▶ [EXERCISE PROMPT] Copy, from the data below, each line that has the word "framebuffer".

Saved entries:
-- Opening Marker --

[src/rtl/fb_pkg.sv]
// rtl/fb_pkg.sv - shared framebuffer geometry, UART framing and dump state encoding
// Contents: FB_COLUMNS, FB_BYTES_PER_COLUMN, UART_FRAME_BITS, fb_state_t, bit_reverse().
package fb_pkg;

    localparam int FB_COLUMNS          = 240;
    localparam int FB_BYTES_PER_COLUMN = 8;
    localparam int UART_FRAME_BITS     = 10;

    typedef enum logic [2:0] {
        ST_IDLE,
        ST_FETCH,
        ST_LOAD,
        ST_START,
        ST_DATA,
        ST_STOP
    } fb_state_t;

    // The receive path stores bytes mirrored, so the dump mirrors them back.
    function automatic logic [7:0] bit_reverse(input logic [7:0] b);
        logic [7:0] r;
        for (int i = 0; i < 8; i++) begin
            r[i] = b[7 - i];
        end
        return r;
    endfunction

endpackage

[src/rtl/uart_tx_byte.sv]
// rtl/uart_tx_byte.sv - 8N1 UART byte serializer with a one-byte holding register
// Ports:
//   clk, reset_n : clock, asynchronous active-low reset
//   baud_x1      : one-clk strobe per bit period; the line only changes on it
//   data, load   : byte to send, accepted when load and ready are both high
//   serial       : TX line, idles high
//   ready        : holding register empty and the line is idle or in its stop bit
module uart_tx_byte
    import fb_pkg::*;
(
    input  logic       clk,
    input  logic       reset_n,
    input  logic       baud_x1,
    input  logic [7:0] data,
    input  logic       load,
    output logic       serial,
    output logic       ready
);

    localparam int DATA_BITS = UART_FRAME_BITS - 2;
    localparam logic [2:0] LAST_BIT = 3'(DATA_BITS - 1);

    fb_state_t  state;
    logic [7:0] shift;
    logic [7:0] hold;
    logic       pending;
    logic [2:0] bit_cnt;

    // Accepting a byte during the stop bit lets the next start bit follow
    // on the strobe that ends the stop bit, with no idle gap.
    assign ready = !pending && (state == ST_IDLE || state == ST_STOP);

    always_ff @(posedge clk or negedge reset_n) begin
        if (!reset_n) begin
            state   <= ST_IDLE;
            shift   <= 8'h00;
            hold    <= 8'h00;
            pending <= 1'b0;
            bit_cnt <= 3'd0;
            serial  <= 1'b1;
        end else begin
            // ready implies !pending, and the holding register is only drained
            // when pending is set, so these two never collide.
            if (load && ready) begin
                hold    <= data;
                pending <= 1'b1;
            end
            if (baud_x1) begin
                case (state)
                    ST_IDLE, ST_STOP: begin
                        if (pending) begin
                            serial  <= 1'b0;
                            shift   <= hold;
                            pending <= 1'b0;
                            state   <= ST_START;
                        end else begin
                            serial <= 1'b1;
                            state  <= ST_IDLE;
                        end
                    end
                    ST_START: begin
                        serial  <= shift[0];
                        shift   <= {1'b0, shift[7:1]};
                        bit_cnt <= 3'd0;
                        state   <= ST_DATA;
                    end
                    ST_DATA: begin
                        if (bit_cnt == LAST_BIT) begin
                            serial <= 1'b1;
                            state  <= ST_STOP;
                        end else begin
                            serial  <= shift[0];
                            shift   <= {1'b0, shift[7:1]};
                            bit_cnt <= bit_cnt + 3'd1;
                        end
                    end
                    default: state <= ST_IDLE;
                endcase
            end
        end
    end

endmodule

[src/rtl/fb_uart_dump.sv]
// rtl/fb_uart_dump.sv - streams the LCD framebuffer out over UART, column-major, bytes mirrored
// Ports:
//   clk, reset_n : clock, asynchronous active-low reset
//   baud_x1      : one-clk bit-rate strobe (period must be >= 4 clk)
//   start        : one-cycle dump request, ignored while busy
//   fb_x, fb_y   : framebuffer read address (column, byte within column)
//   fb_byte      : registered read data, valid one clk after the address
//   serial       : UART TX line
//   busy, done   : dump in progress / one-cycle pulse after the last stop bit
module fb_uart_dump
    import fb_pkg::*;
#(
    parameter int COLUMNS          = FB_COLUMNS,
    parameter int BYTES_PER_COLUMN = FB_BYTES_PER_COLUMN
) (
    input  logic       clk,
    input  logic       reset_n,
    input  logic       baud_x1,
    input  logic       start,
    output logic [7:0] fb_x,
    output logic [2:0] fb_y,
    input  logic [7:0] fb_byte,
    output logic       serial,
    output logic       busy,
    output logic       done
);

    localparam logic [7:0] LAST_X = 8'(COLUMNS - 1);
    localparam logic [2:0] LAST_Y = 3'(BYTES_PER_COLUMN - 1);

    // ST_DATA: a byte is on the wire, waiting for its stop bit so the next
    //          byte can be prefetched.
    // ST_STOP: the final byte's stop bit; the next strobe ends the dump.
    fb_state_t  state;
    logic       tx_ready;
    logic       tx_load;
    logic [7:0] tx_data;
    logic       last_byte;

    assign tx_load   = (state == ST_LOAD);
    assign tx_data   = bit_reverse(fb_byte);
    assign last_byte = (fb_x == LAST_X) && (fb_y == LAST_Y);

    uart_tx_byte u_tx (
        .clk     (clk),
        .reset_n (reset_n),
        .baud_x1 (baud_x1),
        .data    (tx_data),
        .load    (tx_load),
        .serial  (serial),
        .ready   (tx_ready)
    );

    always_ff @(posedge clk or negedge reset_n) begin
        if (!reset_n) begin
            state <= ST_IDLE;
            fb_x  <= 8'd0;
            fb_y  <= 3'd0;
            busy  <= 1'b0;
            done  <= 1'b0;
        end else begin
            done <= 1'b0;
            case (state)
                ST_IDLE: begin
                    if (start) begin
                        fb_x  <= 8'd0;
                        fb_y  <= 3'd0;
                        busy  <= 1'b1;
                        state <= ST_FETCH;
                    end
                end
                // Address is stable here; the framebuffer registers it at the end.
                ST_FETCH: state <= ST_LOAD;
                // The serializer is ready in this cycle: either idle (first byte)
                // or sitting in a stop bit with an empty holding register.
                ST_LOAD:  state <= ST_DATA;
                ST_DATA: begin
                    if (tx_ready) begin
                        if (last_byte) begin
                            state <= ST_STOP;
                        end else begin
                            if (fb_y == LAST_Y) begin
                                fb_y <= 3'd0;
                                fb_x <= fb_x + 8'd1;
                            end else begin
                                fb_y <= fb_y + 3'd1;
                            end
                            state <= ST_FETCH;
                        end
                    end
                end
                ST_STOP: begin
                    if (baud_x1) begin
                        done  <= 1'b1;
                        busy  <= 1'b0;
                        fb_x  <= 8'd0;
                        fb_y  <= 3'd0;
                        state <= ST_IDLE;
                    end
                end
                default: state <= ST_IDLE;
            endcase
        end
    end

endmodule
[config.mk]
export PLATFORM = sky130hd
export DESIGN_NAME = fb_uart_dump
export DESIGN_NICKNAME = d
export VERILOG_FILES = /design/src/rtl/fb_pkg.sv /design/src/rtl/uart_tx_byte.sv /design/src/rtl/fb_uart_dump.sv
export SDC_FILE = /design/constraint.sdc
export NUM_CORES = 1
export LEC_CHECK = 0
export BUFFER_PORTS_ARGS = -buffer_cell sky130_fd_sc_hd__buf_2
export CAP_MARGIN = 20
export CORE_AREA = 2 2 66 68
export DETAILED_ROUTE_END_ITERATION = 8
export DIE_AREA = 0 0 68 70
export PLACE_DENSITY = 0.73
export SETUP_SLACK_MARGIN = 0.3
export SYNTH_ARGS = -nofsm -noshare
export SYNTH_HDL_FRONTEND = slang
export SYNTH_SLANG_ARGS = --single-unit
[constraint.sdc]
create_clock -name clk -period 1.7 [get_ports clk]
set_clock_uncertainty 0.15 [all_clocks]
set_input_delay 0 -clock clk [delete_from_list [all_inputs] [get_ports clk]]
set_output_delay 0 -clock clk [all_outputs]
set_load 0.05 [all_outputs]
---- Word level (Yosys, flattened, before mapping) ----
Index checks and enable logic that the tools add are counted.
cells by class
  add/subtract/negate cells ............... 3
  eq/ne operators ......................... 18
  muxes and demuxes ....................... 36
  reductions and logical operators ........ 20
operators by type and width
  kind                 number
  $mux 8               7
  $pmux 8 s3           2
  $mux 3               10
  $eq 3x3->1 const B   6
  $pmux 3 s3           2
  $pmux 3 s5           1
  $mux 1               10
  $ne 2x2->1 const B   5
  $reduce_and 3->1     3
  $add 8x1->8 const B  1
  $eq 8x8->1 const B   1
  $add 3x1->3 const B  2
  $eq 3x2->1 const B   2
  $logic_not 3->1      2
  $ne 2x1->1 const B   3
  $pmux 3 s2           1
  $reduce_and 6->1     1
  $reduce_bool 3->1    2
  $reduce_and 5->1     1
  $reduce_and 2->1     2
  $reduce_and 4->1     1
  $reduce_bool 2->1    2
  $eq 3x1->1 const B   1
  $logic_and 1x1->1    3
  6 further kinds      6
storage, ports and cells
  flip-flop bits (word level) ............. 40
  input port bits ......................... 12
  output and inout port bits .............. 14

---- Longest topological paths before layout ----
Gate-level depths: netlist of the first run.
  word-level depth ........................ 8
  depth in mapped cells ................... 7
  mapped depth without buffers ............ 7

---- Hierarchy ----
Synthesis of the first run repeated with hierarchy kept, for this count alone.
second synthesis, totals
  cell total of the unflattened synthesis .. 191
  area, all modules ....................... 2257.2 um^2
modules (own cells, without submodules)
  module        instances  cells each  area an instance (um^2)  seq. area each (um^2)
  uart_tx_byte  1          96          1316.3                   601.8
  fb_uart_dump  1          95          940.9                    400.4

---- Least setup slack after synthesis of the first run ----
OpenSTA, ideal clock, no wires.
  kind .................................... register to register
  start point ............................. register fb_y[0]
  end point ............................... register fb_x[3]
  setup time .............................. 124 ps
  arrival ................................. 1943 ps
  path slack .............................. -517 ps
  cell stages (with the launch flop) ...... 8
  path buffers ............................ 0
  period minus slack after synthesis ...... 2217 ps
  cell sequence ........................... dfrtp_1 > ha_1 > ha_1 > nand4b_1 > or3_1 > nand3_1 > nor4_1 > a211o_1
between the ends
  cells in the longest elaborated chain, start to end .. 4
  elaborated cells on any way between the ends .. 5
  those cells by class .................... eq/ne (3); reduce/logical (2)
RTL lines
  what                            RTL line                                source
  start: declaration              fb_uart_dump.sv:21                      output logic [2:0] fb_y,
  start signal: assignment        fb_uart_dump.sv:86                      fb_y <= fb_y + 3'd1;
  $eq 3x3->1 (*)                  fb_uart_dump.sv:42, fb_uart_dump.sv:82
  $logic_and 1x1->1               fb_uart_dump.sv:42                      assign last_byte = (fb_x == LAST_X) && (fb_y == LAST_Y);
  $ne 2x2->1 (no line)            -
  $reduce_and 6->1 (no line) (*)  -
  end signal: assignment          fb_uart_dump.sv:84                      fb_x <= fb_x + 8'd1;
  end: declaration                fb_uart_dump.sv:20                      output logic [7:0] fb_x,
Mark *: on every way between the ends. The rest lies on a longest branch, timed or not.
A chain may end at the register's enable or synchronous reset.

---- Worst setup path after layout of the first run ----
  start point ............................. register fb_y[1]
  end point ............................... register fb_x[4]
Same word-level chain as after synthesis.

==> impl_metrics.env, run 1 <==
export IMPL_synth_cell_area_mm2=0.00201
export IMPL_die_y_um=70
export IMPL_fmax_ghz=0.523
export IMPL_status="complete, but fails checks"
export IMPL_synth_xor_area_share_pct=0.807
export IMPL_ctsHtreeMaxLevel=2
export IMPL_timing_hold_ws_ns=0.0381
export IMPL_synth_top_family_by_area="simple AND/OR/NAND/NOR gates"
export IMPL_startpoint_type="register"
export IMPL_ir_drop_v=0.00107
export IMPL_drt_pass1_iterations=4
export IMPL_holdCritPathClass="in -> reg"
export IMPL_synth_fp_nets=213
export IMPL_insertedDiodeCount=0
export IMPL_cts_root_buf="clkbuf_8"
export IMPL_portBuffers=25
export IMPL_drt_initial_drc_count=121
export IMPL_reg2reg_to="fb_x[4]"
export IMPL_ys_types=47
export IMPL_multi_input_area_mm2=0.00130
export IMPL_period_needed_ns=1.91
export IMPL_avgSynthCellArea_um2=10.3
export IMPL_synthMuxAreaShare_pct=9.94
export IMPL_critPathCaptureType="register"
export IMPL_area_delta_synth_final_pct=60.2
export IMPL_dp_final_hpwl_um=3160
export IMPL_ant_nets=0
export IMPL_path_max_fanout=3
export IMPL_p_total_mw=5.58
export IMPL_report_final_slew_viol_count=0
export IMPL_synth_simple_area_share_pct=17.1
export IMPL_grt_pass1_vias=1997
export IMPL_crit_required_ns=1.75
export IMPL_synth_area_leaders="dfrtp_1 48%, mux2_4 6.0%, mux2i_1 4.0%"
export IMPL_cp_arrival_ns=1.96
export IMPL_setup_slack_ns=-0.210
export IMPL_ys_seq_elements=40
export IMPL_start_util_pct=48.6
export IMPL_critical_path_class="reg -> reg"
export IMPL_fill_cells=253
export IMPL_drc=0
export IMPL_io_pins=26
export IMPL_rr_worst_depth=8
export IMPL_placed_cell_area_mm2=0.00260
export IMPL_die_x_um=68
export IMPL_finalHoldViolCount=0
export IMPL_max_slew_worst_pin_slew_ns=0.516
export IMPL_yosysSeqAreaShare_pct=49.8
export IMPL_detail_route_vias_per_cell=5.68
export IMPL_synth_compound_area_share_pct=16.6
export IMPL_dr_total_vias=1932
export IMPL_cts_buffers=5
export IMPL_nNetsFinal=304
export IMPL_cts_sinks=40
export IMPL_avgRoutedWirePerCell_um=17.0
export IMPL_grt_pass1_wl_um=9340
export IMPL_ys_warnings_count=0
export IMPL_pre_cts_ws_ns=-0.216
export IMPL_drv_cap=0
export IMPL_grt_overflow=0
export IMPL_die_area_mm2=0.00476
export IMPL_clk_latency_ns=0.31
export IMPL_max_slew_margin_pct=65.6
export IMPL_drt_wl_total_um=5790
export IMPL_period_share_pct=112
export IMPL_r2r_slack_ns=-0.21
export IMPL_rows=24
export IMPL_violations="setup timing"
export IMPL_rsz0062_at_grt="true"
export IMPL_synth_largest_area_cell="dfrtp_1"
export IMPL_cts_tree="yes"
export IMPL_p_leak_nw=1.49
export IMPL_grt_start_max_net_pins=41
export IMPL_fin_area_mm2=0.00323
export IMPL_drive_above_1_share_pct=54.5
export IMPL_synth_top_area_share_pct=48.4
export IMPL_power_density_mw_per_mm2=1730
export IMPL_synth_fa_ha_area_share_pct=3.11
export IMPL_clk_transition_reported_paths_ns=0.09
export IMPL_crit_end="fb_x[4]"
export IMPL_antenna_found_initial=0
export IMPL_core_area_mm2=0.00414
export IMPL_syn_inst=196
export IMPL_r2r_start="fb_y[1]"
export IMPL_setup_viol=20
export IMPL_grt_use_total_pct=26.8
export IMPL_place_congestion=0.773
export IMPL_register_area_mm2=0.00101
export IMPL_holdPathStages=3
export IMPL_cts_path_max_buffers=2
export IMPL_crit_start="fb_y[1]"
[synth_stat cells, drive strengths merged]
cell and instances:
or2 1, a21o 2, nand3 6, nor3 3, xor2 1, nor3b 1, buf 3, clkbuf 3
or3b 1, inv 6, o21bai 1, nand4b 1, a211oi 2, mux2i 8, mux2 8, nand2 21
a31oi 2, o211ai 2, a32o 1, ha 5, o22ai 2, or3 3, and3 1, and2 1
a41oi 2, a32oi 1, o31ai 1, o211a 2, o21ai 18, nand4 2, a22o 4, dfstp 1
nand2b 3, a211o 1, nor2 22, a21oi 10, o221ai 1, dfrtp 39, nor4 2, nor2b 2
[metal layers]
layer	GRT usage (%)	wire length, um	part of all wire, %	vias to the layer above
met3	7.25	192	3.3	21
met1	30.9	2310	40	963
li1	-	-	-	895
met2	44.1	3030	52	53
met5	0	0	0	-
met4	14.2	250	4.3	0
[repair_timing]
item / in CTS / in global routing
hold buffers: 11 / 0
pin swaps: 19 / 10
gates resized for setup: 38 / 22
endpoints found under the hold margin: 52 / 0
setup buffers: 8 / 7
setup endpoints to repair: 35 / 38
gates cloned: 2 / 0
[logic make-up (layout without fill, tap and decap cells)]
family          count (synthesis)  count (layout)
compound gates                 52              53
xor+xnor                        1               1
fa+ha+maj                       5               5
buf+inv                        12             103
flops                          40              40
mux                            16              16
simple gates                   70              70
[registers in the layout, indices dropped and copies added (netlist names)]
name,cells
busy,1
done,1
fb_x,8
fb_y,3
state,3
u_tx.bit_cnt,3
u_tx.hold,8
u_tx.pending,1
u_tx.serial,1
u_tx.shift,8
u_tx.state,3
[area by class of cell]
type                    instances  area share, %
clock buffers                   6           2.25
clock inverters                 2           1.86
inverters                       6          0.698
multi-input cells             145           40.2
flip-flops and latches         40           31.3
well taps                      52           2.02
repair buffers                 89           21.6
[how the worst min path moves through the flow]
stage            start             to
4_1_cts        baud_x1  u_tx.state[0]
3_5_place_dp   reset_n  u_tx.state[2]
5_1_grt        baud_x1  u_tx.state[0]
2_1_floorplan  reset_n           busy
3_3_place_gp   reset_n        fb_x[2]
6_report       baud_x1  u_tx.state[0]
[placed cells by master (no fill, tap or decap), types with 3 or more instances in the layout]
cell,instances
nor2_1,9
nor2_2,8
nand2_1,18
mux2i_1,6
o21ai_1,9
a22o_1,4
clkbuf_8,5
a21oi_2,9
mux2_4,8
buf_2,25
o21ai_0,7
nand3_1,4
dfrtp_2,7
nor2_4,5
buf_4,39
ha_4,4
dlygate4sd3_1,10
dfrtp_1,32
inv_1,4
buf_6,13
or3_4,3
[worst max-delay path: stages (launching register included)]
cell and delay [ns]:
dfrtp_2 0.44, ha_4 0.17, ha_4 0.15, buf_4 0.13
nor2b_2 0.17, buf_4 0.14, and3_4 0.18, a32oi_1 0.20
nand2_1 0.07
[where the power goes]
group          switching [mW]  total (mW)  internal, mW
sequential              0.259        1.53          1.28
clock                   0.359       0.946         0.587
combinational            1.54        3.10          1.56
[through the flow]
step	setup TNS [ns]	cells	util, %
after floorplan	-3.64	196	-
after global placement	-1.70	304	62.8
after detailed placement	-2.52	304	62.8
after CTS	-2.08	333	74.7
after global routing	-4.34	340	77.9
final	-2.73	340	77.9
(Power assumes the default switching activity.)
==> run 2, diff against run 1 <==
--- a/config.mk
+++ b/config.mk
@@ -10,8 +10,9 @@
 export CORE_AREA = 2 2 66 68
 export DETAILED_ROUTE_END_ITERATION = 8
 export DIE_AREA = 0 0 68 70
-export PLACE_DENSITY = 0.73
+export PLACE_DENSITY_LB_ADDON = 0.05
 export SETUP_SLACK_MARGIN = 0.3
+export SKIP_LAST_GASP = 1
 export SYNTH_ARGS = -nofsm -noshare
 export SYNTH_HDL_FRONTEND = slang
 export SYNTH_SLANG_ARGS = --single-unit
==> run 2 against run 1 <==
  * The flow still finishes with violations (setup timing)
  * Global-route usage down 2.6 points
  * Largest power group unchanged
  * Design area down 1.3%
  * Critical path type unchanged
  * Non-clock buffer count down 6
  * Combinational power down 2%
  * Routed wire length down 6.0%
  * Via count down 3.5%
  * Sequential cell count unchanged
  * Register-to-register slack better by 0.04 ns
  * Die area unchanged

-- Closing Marker --

▶ [ANSWER AREA]
// rtl/fb_pkg.sv - shared framebuffer geometry, UART framing and dump state encoding
// rtl/fb_uart_dump.sv - streams the LCD framebuffer out over UART, column-major, bytes mirrored
//   fb_x, fb_y   : framebuffer read address (column, byte within column)
                // Address is stable here; the framebuffer registers it at the end.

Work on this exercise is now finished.